If you absolutely must use a regular expression, you should use a raw string to avoid having to escape characters twice, and use two capturing groups so you can distinguish between the first and second coordinate:
>>> import re
>>> _RE = re.compile(r'POINT\(([-\d\.]+)\s([-\d\.]+)\)')
>>> _RE.groups
2
>>> _RE.search('POINT(-122.106035882 37.397386475)').groups()
('-122.106035882', '37.397386475')
Even that regex is overkill, though; since you know the format of the POINT()
is static, you could just look for the values themselves, ignoring the letters and parens:
>>> _RE = re.compile(r'([-\d\.]+)\s([-\d\.]+)')
>>> _RE.search('POINT(-122.106035882 37.397386475)').groups()

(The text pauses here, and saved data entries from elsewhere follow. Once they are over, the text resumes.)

Context: an optimization exercise on an open-source flow, tuned for small area, a short achievable clock period and few clock cycles per item. The choices shown serve that exercise and are no tape-out recipe. Only simulation tests tie the RTL to the original design; equivalence was not proved.

==> flow/design.v (outline; a module is shown in full before it is edited, if it fits) <==
// module wmcs_cos_unit: 194 lines
// module wmcs_cos_interp: 107 lines
// module wmcs_scaler: 2456 lines
// module windowed_multitone_column_synth_core: 1788 lines
module windowed_multitone_column_synth_core (
    input  logic               i_clk,
    input  logic               i_rst_n,
    input  logic               i_in_valid,
    output logic               o_in_stall,
    input  logic [7:0]         i_column_mask,
    output logic               o_out_valid,
    input  logic               i_out_stall,
    output logic signed [15:0] o_audio_sample,
    output logic               o_column_end,
    input  logic               psel,
    input  logic               penable,
    input  logic               pwrite,
    input  logic [4:0]         paddr,
    input  logic [31:0]        pwdata,
    output logic [31:0]        prdata,
    output logic               pready
);
  // ...
==> flow/flow/run.sh <==
#!/bin/bash
set -euo pipefail
bash standard.sh SETUP_SLACK_MARGIN=5.8 finish > orfs_make.log 2>&1
==> flow/standard.sh <==
#!/bin/bash
# synth_recipe.tcl (not shown) runs the flow's synth.tcl, then flattens the netlist and writes it again
# the make line also repeats each setting of config.mk as NAME=value (left out here)
make -C /OpenROAD-flow-scripts/flow DESIGN_CONFIG=/design/flow/config.mk WORK_HOME=/design/flow/orfs CLKGATE_MAP_FILE= SYNTH_SCRIPT=/design/flow/synth_recipe.tcl "${@:-finish}"
==> flow/config.mk <==
export PLATFORM = sky130hd
export DESIGN_NAME = windowed_multitone_column_synth_core
export DESIGN_NICKNAME = windowed_multitone_column_synth_core
export VERILOG_FILES = /design/flow/design.v
export SDC_FILE = /design/flow/constraint.sdc
export NUM_CORES = 4
export LEC_CHECK = 0
export ABC_AREA = 1
export CAP_MARGIN = 20
export CORE_MARGIN = 2
export CORE_UTILIZATION = 40
export SETUP_SLACK_MARGIN = 5
export SLEW_MARGIN = 20
export SYNTH_MEMORY_MAX_BITS = 32768
==> flow/constraint.sdc <==
create_clock -name core_clock -period 9.0 [get_ports {i_clk}]
set_input_delay 1.8000 -clock core_clock [delete_from_list [all_inputs] [get_ports {i_clk}]]
set_output_delay 1.8000 -clock core_clock [all_outputs]
set_load 0.01 [all_outputs]
==> summary.json, run 1 <==
{
  "area_delta_synth_final": {"value": 19.53, "unit": "%"},
  "place_area": {"value": 0.1323, "unit": "mm^2"},
  "layout.area.seq": {"value": 0.03043, "unit": "mm^2"},
  "netlist_area": {"value": 0.1269, "unit": "mm^2"},
  "synth_simple_gate_area_share": {"value": 19.01, "unit": "%"},
  "place_worst_setup_slack": {"value": 3.987, "unit": "ns"},
  "yosys.area_share.xor_xnor": {"value": 5.225, "unit": "%"},
  "post_cts.resized_instances": {"value": 1362},
  "groute.layer.met3.usage": {"value": 6.856, "unit": "%"},
  "gr-usage-met2": {"value": 48.19, "unit": "%"},
  "max_cap_violations": {"value": 0},
  "worstPathMaxFanout": {"value": 6},
  "clockNetworkAreaShare": {"value": 3.717, "unit": "%"},
  "floorplan.core_area": {"value": 0.3152, "unit": "mm^2"},
  "synth_cells": {"value": 17570},
  "layout.nonclk_buf_share": {"value": 5.640, "unit": "%"},
  "synth_common_cells": {"value": "nand2_1, inv_1, nor2_1"},
  "seq_area_share": {"value": 20.07, "unit": "%"},
  "post_synth_mux_area_share": {"value": 0.02367, "unit": "%"},
  "hold_violation_count_in_the_final_report": {"value": 0},
  "cts_hold_repair.buffers": {"value": 0},
  "antenna_cells": {"value": 8},
  "flip_flop_count_of_the_largest_register_all_copies_and_words_added": {"value": 152},
  "r2r_setup_slack": {"value": 5.31, "unit": "ns"},
  "timing.final.max_slew_violations": {"value": 0},
  "least_margin_pin_slew": {"value": 1.169, "unit": "ns"},
  "tritoncts_clock_tree": {"value": "done"},
  "timing.critical_path.arrival": {"value": 4.56, "unit": "ns"},
  "whs_path_depth": {"value": 0},
  "n_fill_cell": {"value": 30830},
  "hold-worst-slack": {"value": 0.3036, "unit": "ns"},
  "floorplan.die.height": {"value": 567.2, "unit": "um"},
  "hp-class": {"value": "register to register"},
  "largest_register": {"value": "r_tb2a"},
  "setup.worst_path.end_class": {"value": "register"},
  "run_status": {"value": "finished clean"},
  "timing.final.ws_setup": {"value": 5.310, "unit": "ns"},
  "grt-busiest-layer": {"value": "met2"}
}
Testbench counts, summed over its fixed seeds: cycles 5,376, items 5,120.
==> inputs of run 2 (changes only) <==
--- a/flow/config.mk
+++ b/flow/config.mk
@@ -8,7 +8,7 @@
 export ABC_AREA = 1
 export CAP_MARGIN = 20
 export CORE_MARGIN = 2
-export CORE_UTILIZATION = 40
+export CORE_UTILIZATION = 44
 export SETUP_SLACK_MARGIN = 5
 export SLEW_MARGIN = 20
 export SYNTH_MEMORY_MAX_BITS = 32768
==> run 2 against run 1 <==
Net effect:
- still clean
- maximum frequency grew 0.81%
- wire length shrank 0.46%
- non-clock buffer count grew 55
- sequential cell count is the same
- final area grew 0.58%
- critical endpoint is now r_addr1[6][10]
- largest cell class unchanged
==> summary.json, run 2 <==
{
  "gp_congestion": {"value": 1.021, "change": "was 1.009"},
  "fin_crit_sh": {"value": 40.67, "unit": "%", "change": "was 41.00%"},
  "hold-worst-slack": {"value": 0.2869, "unit": "ns", "change": "was 0.3036 ns"},
  "grt_overflow_total": {"value": 0, "change": "unchanged"},
  "area_delta_synth_final": {"value": 20.22, "unit": "%", "change": "was 19.53%"},
  "grt_setup_unrepaired": {"value": "true", "change": "unchanged"},
  "timing_worst_setup_path_type": {"value": "register to register", "change": "unchanged"},
  "cts_hold_repair.buffers": {"value": 0, "change": "unchanged"},
  "max_cap_violations": {"value": 0, "change": "unchanged"},
  "detail_route.iter0.violations": {"value": 17260, "change": "was 16160"},
  "first_pass_grt_wire_length": {"value": 773.7, "unit": "mm", "change": "was 784.3 mm"},
  "run_status": {"value": "finished clean", "change": "unchanged"},
  "first_pass_detailed_route_iteration_total": {"value": 10, "change": "was 13"},
  "cts_max_path_buffers": {"value": 4, "change": "unchanged"},
  "die_footprint": {"value": 0.2927, "unit": "mm^2", "change": "was 0.3217 mm^2"},
  "routed_via_density": {"value": 6.015, "change": "was 5.881"},
  "fin_worst_skew": {"value": 0.07155, "unit": "ns", "change": "was 0.09004 ns"},
  "synth_cells": {"value": 17570, "change": "unchanged"},
  "synth.distinct_cells": {"value": 75, "change": "unchanged"},
  "critPathRequiredTime": {"value": 9.74, "unit": "ns", "change": "was 9.87 ns"},
  "count_of_yosys_warnings_during_synthesis": {"value": 23, "change": "unchanged"},
  "largest_delay_contributor_family_on_the_critical_path": {"value": "adder cells", "change": "unchanged"},
  "least_margin_pin_slew": {"value": 1.166, "unit": "ns", "change": "was 1.169 ns"},
  "path_clk_slew": {"value": 0.08, "unit": "ns", "change": "was 0.06 ns"},
  "dpl.hpwl": {"value": 372.9, "unit": "mm", "change": "was 382.4 mm"},
  "floorplan.die.height": {"value": 541.0, "unit": "um", "change": "was 567.2 um"},
  "synth-edff-count": {"value": 153, "change": "unchanged"},
  "synth.yosys.seq_area_share": {"value": 23.69, "unit": "%", "change": "unchanged"},
  "dr_wl_met3": {"value": 55.29, "unit": "mm", "change": "was 53.70 mm"},
  "effective_utilization_at_floorplan": {"value": 44.15, "unit": "%", "change": "was 40.25%"},
  "n_fill_cell": {"value": 27410, "change": "was 30830"},
  "period_minus_slack": {"value": 3.660, "unit": "ns", "change": "was 3.690 ns"},
  "combined_global_route_utilization_of_all_metal_layers": {"value": 33.98, "unit": "%", "change": "was 31.36%"},
  "synth_common_cells": {"value": "nand2_1, inv_1, nor2_1", "change": "unchanged"},
  "worst_slew_margin_rel": {"value": 22.21, "unit": "%", "change": "was 21.98%"},
  "largest_registers": {"value": "r_tb2a x152, r_q x136, r_x2 x128", "change": "unchanged"},
  "remaining_drc_errors": {"value": 0, "change": "unchanged"},
  "die_width": {"value": 541.0, "unit": "um", "change": "was 567.2 um"},
  "yosys_register_bits": {"value": 1425, "change": "unchanged"},
  "dr_wl_met2": {"value": 225.6, "unit": "mm", "change": "was 228.6 mm"},
  "number_of_antenna_violations_at_the_first_check_in_global_routing": {"value": 16, "change": "was 21"},
  "most_common_library_cell_in_the_layout_ignoring_fill_and_taps": {"value": "nand2_1", "change": "unchanged"},
  "worst_path_max_delay_cell": {"value": "fa_1", "change": "unchanged"},
  "clock-sinks": {"value": 1425, "change": "unchanged"},
  "design.final.nets": {"value": 19800, "change": "was 19750"},
  "grt_max_degree": {"value": 85, "change": "was 103"},
  "place.port_buffers": {"value": 100, "change": "unchanged"},
  "cts-htree-levels": {"value": 4, "change": "unchanged"},
  "layout.area.seq": {"value": 0.03042, "unit": "mm^2", "change": "was 0.03043 mm^2"},
  "cp.buffers_inverters": {"value": 5, "change": "unchanged"},
  "synth_top_area_share": {"value": 20.07, "unit": "%", "change": "unchanged"},
  "average_cell_area_after_synthesis": {"value": 7.221, "unit": "um^2", "change": "unchanged"},
  "tritoncts_clock_tree": {"value": "done", "change": "unchanged"},
  "floorplan.io_pins": {"value": 104, "change": "unchanged"},
  "worstPathMaxFanout": {"value": 5, "change": "was 6"},
  "synthArstFlopShare": {"value": 0, "unit": "%", "change": "unchanged"},
  "metal1_wirelength": {"value": 221.1, "unit": "mm", "change": "was 221.4 mm"},
  "std_cell_rows": {"value": 197, "change": "was 206"},
  "routed_wl": {"value": 529.8, "unit": "mm", "change": "was 532.2 mm"},
  "hold_violation_count_in_the_final_report": {"value": 0, "change": "unchanged"},
  "synth_top_cell_by_area": {"value": "dfxtp_1", "change": "unchanged"},
  "finalSetupViolCount": {"value": 0, "change": "unchanged"},
  "synth_area_leaders": {"value": "dfxtp_1, ha_1, nand2_1", "change": "unchanged"},
  "netlist_area": {"value": 0.1269, "unit": "mm^2", "change": "unchanged"},
  "largest_register": {"value": "r_tb2a", "change": "unchanged"},
  "setup.worst_path.end_class": {"value": "register", "change": "unchanged"},
  "multiInputGateArea": {"value": 0.09192, "unit": "mm^2", "change": "was 0.09154 mm^2"},
  "layout-drive-gt1-share": {"value": 15.74, "unit": "%", "change": "was 15.17%"},
  "timing.final.max_slew_violations": {"value": 0, "change": "unchanged"},
  "cell_chain_of_the_critical_path": {"value": "clkinvlp_4, buf_12, buf_12, fa_2, fa_1, inv_1, ha_1, a21oi_2, nand2_2, or2_4, nand2_2, inv_2, nor3_4, nand3_2, nor2_2, nand4_1, a21oi_4", "change": "was inv_12, nor2_4, a22oi_2, clkinvlp_4, nand2_2, o2111ai_4, xor2_2, fa_1, inv_2, fa_1, inv_2, fa_1, inv_2, fa_2"},
  "clock_insertion_delay_worst_skew": {"value": 0.91, "unit": "ns", "change": "about the same"},
  "flip_flop_count_of_the_largest_register_all_copies_and_words_added": {"value": 152, "change": "unchanged"},
  "route.antenna.remaining_nets": {"value": 0, "change": "unchanged"},
  "routed_len_inst": {"value": 24.18, "unit": "um", "change": "was 23.93 um"},
  "upper_clock_frequency_limit": {"value": 273.2, "unit": "MHz", "change": "was 271.0 MHz"},
  "route.top_layer_used": {"value": "met5", "change": "unchanged"},
  "cts_buffers": {"value": 167, "change": "was 169"},
  "syn_nets": {"value": 19390, "change": "unchanged"},
  "hp-class": {"value": "register to register", "change": "unchanged"},
  "tns": {"value": 0, "unit": "ns", "change": "unchanged"},
  "timing.critical_path.arrival": {"value": 4.40, "unit": "ns", "change": "was 4.56 ns"},
  "max_stage_delay": {"value": 0.55, "unit": "ns", "change": "was 0.51 ns"},
  "synth-main-ff-cell": {"value": "dfxtp_1", "change": "unchanged"},
  "startpoint_type": {"value": "register", "change": "unchanged"},
  "floorplan.core_area": {"value": 0.2874, "unit": "mm^2", "change": "was 0.3152 mm^2"},
  "root_buffer": {"value": "clkbuf_16", "change": "unchanged"},
  "detailroute.via_count": {"value": 131800, "change": "was 130800"},
  "synthMostInstantiatedCell": {"value": "nand2_1", "change": "unchanged"},
  "number_of_global_route_vias_before_repair": {"value": 124400, "change": "was 124700"},
  "final_cell_mix": {"value": "nand2_1, inv_1, nor2_1", "change": "unchanged"}
}
## run 2: cell counts after synthesis
No cell type changed its count.
## run 2: area by class of cell
| type | instances | area share (%) |
|---|---|---|
| multi-input cells | 12840 | 60.26 |
| flip-flops and latches | 1425 | 19.94 |
| inverters | 2581 | 6.737 |
| repair buffers | 966 | 6.134 |
| well taps | 3781 | 3.101 |
| clock buffers | 216 | 3.027 |
| clock inverters | 86 | 0.7694 |
| repair inverters | 7 | 0.03363 |
| diodes | 2 | 0.003281 |
## run 2: path summary, 6_finish.rpt
kind / cells after the start / startpoint / endpoint / slack, ns
setup / recovery: 17 / r_ah1a[1] / r_addr1[6][10] / 5.34
hold / removal: 0 / r_m1a[1] / r_m1[1] / 0.29
setup reg to reg: 17 / r_ah1a[1] / r_addr1[6][10] / 5.34
hold reg to reg: 0 / r_m1a[1] / r_m1[1] / 0.29
## run 2: timing repair
item / in CTS / in global routing
setup buffers: 438 / 224
gates resized for setup: 1507 / 987
cloned: 31 / 4
pin swaps: 391 / 479
endpoints found under the setup margin: 712 / 759
## run 2: metrics by stage
step / std cells / setup WS (ns) / cell area (um^2) / util [%]
3_3_place_gp: 20910 / 3.243 / 131700 / 45.82
4_1_cts: 21680 / 5.437 / 146700 / 51.06
5_1_grt: 21910 / 5.227 / 152500 / 53.07
6_report: 21910 / 5.340 / 152500 / 53.08
2_1_floorplan: 17570 / 5.533 / 127700 / -
3_5_place_dp: 20910 / 3.261 / 131700 / 45.82
## run 2: layer usage
| layer | GRT usage [%] | vias up |
|---|---|---|
| li1 | - | 60230 |
| met3 | 7.469 | 1878 |
| met4 | 14.40 | 10 |
| met2 | 51.46 | 7839 |
| met1 | 46.36 | 61810 |
| met5 | 0.1315 | - |
## run 2: cells by family (layout without fill, tap and decap cells)
logic type                 count (synthesis)  in the layout  synth area share, %
AOI/OAI and AO/OA                       4398           4398                21.26
DFF                                     1425           1425                23.69
xor gates and xnor gates                 757            757                5.225
and+or+nand+nor                         5915           5919                19.01
adders and majority gates               1764           1764                20.91
other                                      1              3             0.002955
buffers and inverters                   3308           3856                9.872
muxes                                      3              3              0.02367
## run 2: worst register-to-register path: cells and delay by family, from the launching register on
kind	cells	cell delay, ns
DFF	1	0.35
and+or+nand+nor	7	1.10
adders and majority gates	3	1.15
buffers and inverters	5	0.50
AOI/OAI and AO/OA	2	0.44
==> inputs of run 3 (changes only) <==
==> flow/run.sh (new file) <==
#!/bin/bash
# synth_recipe.tcl (not shown) runs the flow's synth.tcl, then flattens the netlist and writes it again
# the make line also repeats each setting of config.mk as NAME=value (left out here)
make -C /OpenROAD-flow-scripts/flow DESIGN_CONFIG=/design/flow/config.mk WORK_HOME=/design/flow/orfs CLKGATE_MAP_FILE= SYNTH_SCRIPT=/design/flow/synth_recipe.tcl finish
--- a/flow/config.mk
+++ b/flow/config.mk
@@ -8,7 +8,7 @@
 export ABC_AREA = 1
 export CAP_MARGIN = 20
 export CORE_MARGIN = 2
-export CORE_UTILIZATION = 44
+export CORE_UTILIZATION = 40
 export SETUP_SLACK_MARGIN = 5
 export SLEW_MARGIN = 20
 export SYNTH_MEMORY_MAX_BITS = 32768
removed: flow/flow/run.sh
removed: flow/standard.sh
==> run 3 against run 2 <==
Net effect:
- clock skew rose by 0.011 ns
- final area fell by 9.1%
- first-iteration DRC count is 12% lower
- setup slack lost 0.25 ns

('-122.106035882', '37.397386475')
At this point it's getting simple enough to point at the possibility that you don't need a regex at all (which I've already shown). It's never a bad idea to question the necessity of using re
and consider simpler alternatives.
Upvotes: 5
Reputation: 67968
POINT\((-?\d+(?:\.\d+)?)\s+(-?\d+(?:\.\d+)?)\)
Try this.See demo.
https://regex101.com/r/sH8aR8/32
import re
p = re.compile(r'POINT\((-?\d+(?:\.\d+)?)\s+(-?\d+(?:\.\d+)?)\)', re.IGNORECASE | re.DOTALL)
test_str = "[ (14577692L, 'POINT(-122.106035882 37.397386475)'), (14577692L, 'POINT(-122.106035882 37.397386475)'), (14577692L, 'POINT(-122.106035882 37.397386475)') ]"
re.findall(p, test_str)
Upvotes: 0